## src/rtl/pulse_stretcher.sv

```systemverilog
// Stretches single-cycle strobes into registered pulses of programmable width
// followed by a dead time; strobes arriving while busy are dropped and counted.
module pulse_stretcher #(
  parameter int LEN_BITS  = 8,
  parameter int DEAD_BITS = 8,
  parameter int CNT_BITS  = 16
) (
  input  logic                 clk,
  input  logic                 reset,
  input  logic                 enable,
  input  logic                 strobe,
  input  logic [LEN_BITS-1:0]  pulse_len,
  input  logic [DEAD_BITS-1:0] dead_len,
  input  logic                 clear_missed,
  output logic                 pulse_out,
  output logic                 busy,
  output logic [CNT_BITS-1:0]  missed_cnt
);

  localparam int CW = (LEN_BITS > DEAD_BITS) ? LEN_BITS : DEAD_BITS;

  localparam logic [1:0] S_IDLE  = 2'd0;
  localparam logic [1:0] S_PULSE = 2'd1;
  localparam logic [1:0] S_DEAD  = 2'd2;

  logic [1:0]           state_q, state_d;
  logic [CW-1:0]        cnt_q, cnt_d;
  logic [DEAD_BITS-1:0] dead_q, dead_d;
  logic                 accept;
  logic                 miss;
  logic                 sat;

  assign accept = (state_q == S_IDLE) && strobe
               && enable && (pulse_len != '0);
  assign miss   = strobe && busy;
  assign sat    = &missed_cnt;

  // cnt holds the cycles remaining in the current phase after this one
  always_comb begin
    state_d = state_q;
    cnt_d   = cnt_q;
    dead_d  = dead_q;
    unique case (state_q)
      S_IDLE: begin
        if (accept) begin
          state_d = S_PULSE;
          cnt_d   = CW'(pulse_len) - CW'(1);
          dead_d  = dead_len;
        end
      end
      S_PULSE: begin
        if (cnt_q != '0) begin
          cnt_d = cnt_q - CW'(1);
        end else if (dead_q != '0) begin
          state_d = S_DEAD;
          cnt_d   = CW'(dead_q) - CW'(1);
        end else begin
          state_d = S_IDLE;
        end
      end
      S_DEAD: begin
        if (cnt_q != '0) begin
          cnt_d = cnt_q - CW'(1);
        end else begin
          state_d = S_IDLE;
        end
      end
      default: begin
        state_d = S_IDLE;
        cnt_d   = '0;
      end
    endcase
  end

  always_ff @(posedge clk) begin
    if (reset) begin
      state_q    <= S_IDLE;
      cnt_q      <= '0;
      dead_q     <= '0;
      pulse_out  <= 1'b0;
      busy       <= 1'b0;
      missed_cnt <= '0;
    end else begin
      state_q   <= state_d;
      cnt_q     <= cnt_d;
      dead_q    <= dead_d;
      pulse_out <= (state_d == S_PULSE);
      busy      <= (state_d != S_IDLE);
      if (clear_missed) begin
        missed_cnt <= miss ? CNT_BITS'(1) : '0;
      end else if (miss && !sat) begin
        missed_cnt <= missed_cnt + CNT_BITS'(1);
      end
    end
  end

endmodule
```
..........
Problem requirements.
Repeat the material word for word, in full.

Result below.
## src/rtl/pulse_stretcher.sv

```systemverilog
// Stretches single-cycle strobes into registered pulses of programmable width
// followed by a dead time; strobes arriving while busy are dropped and counted.
module pulse_stretcher #(
  parameter int LEN_BITS  = 8,
  parameter int DEAD_BITS = 8,
  parameter int CNT_BITS  = 16
) (
  input  logic                 clk,
  input  logic                 reset,
  input  logic                 enable,
  input  logic                 strobe,
  input  logic [LEN_BITS-1:0]  pulse_len,
  input  logic [DEAD_BITS-1:0] dead_len,
  input  logic                 clear_missed,
  output logic                 pulse_out,
  output logic                 busy,
  output logic [CNT_BITS-1:0]  missed_cnt
);

  localparam int CW = (LEN_BITS > DEAD_BITS) ? LEN_BITS : DEAD_BITS;

  localparam logic [1:0] S_IDLE  = 2'd0;
  localparam logic [1:0] S_PULSE = 2'd1;
  localparam logic [1:0] S_DEAD  = 2'd2;

  logic [1:0]           state_q, state_d;
  logic [CW-1:0]        cnt_q, cnt_d;
  logic [DEAD_BITS-1:0] dead_q, dead_d;
  logic                 accept;
  logic                 miss;
  logic                 sat;

  assign accept = (state_q == S_IDLE) && strobe
               && enable && (pulse_len != '0);
  assign miss   = strobe && busy;
  assign sat    = &missed_cnt;

  // cnt holds the cycles remaining in the current phase after this one
  always_comb begin
    state_d = state_q;
    cnt_d   = cnt_q;
    dead_d  = dead_q;
    unique case (state_q)
      S_IDLE: begin
        if (accept) begin
          state_d = S_PULSE;
          cnt_d   = CW'(pulse_len) - CW'(1);
          dead_d  = dead_len;
        end
      end
      S_PULSE: begin
        if (cnt_q != '0) begin
          cnt_d = cnt_q - CW'(1);
        end else if (dead_q != '0) begin
          state_d = S_DEAD;
          cnt_d   = CW'(dead_q) - CW'(1);
        end else begin
          state_d = S_IDLE;
        end
      end
      S_DEAD: begin
        if (cnt_q != '0) begin
          cnt_d = cnt_q - CW'(1);
        end else begin
          state_d = S_IDLE;
        end
      end
      default: begin
        state_d = S_IDLE;
        cnt_d   = '0;
      end
    endcase
  end

  always_ff @(posedge clk) begin
    if (reset) begin
      state_q    <= S_IDLE;
      cnt_q      <= '0;
      dead_q     <= '0;
      pulse_out  <= 1'b0;
      busy       <= 1'b0;
      missed_cnt <= '0;
    end else begin
      state_q   <= state_d;
      cnt_q     <= cnt_d;
      dead_q    <= dead_d;
      pulse_out <= (state_d == S_PULSE);
      busy      <= (state_d != S_IDLE);
      if (clear_missed) begin
        missed_cnt <= miss ? CNT_BITS'(1) : '0;
      end else if (miss && !sat) begin
        missed_cnt <= missed_cnt + CNT_BITS'(1);
      end
    end
  end

endmodule
```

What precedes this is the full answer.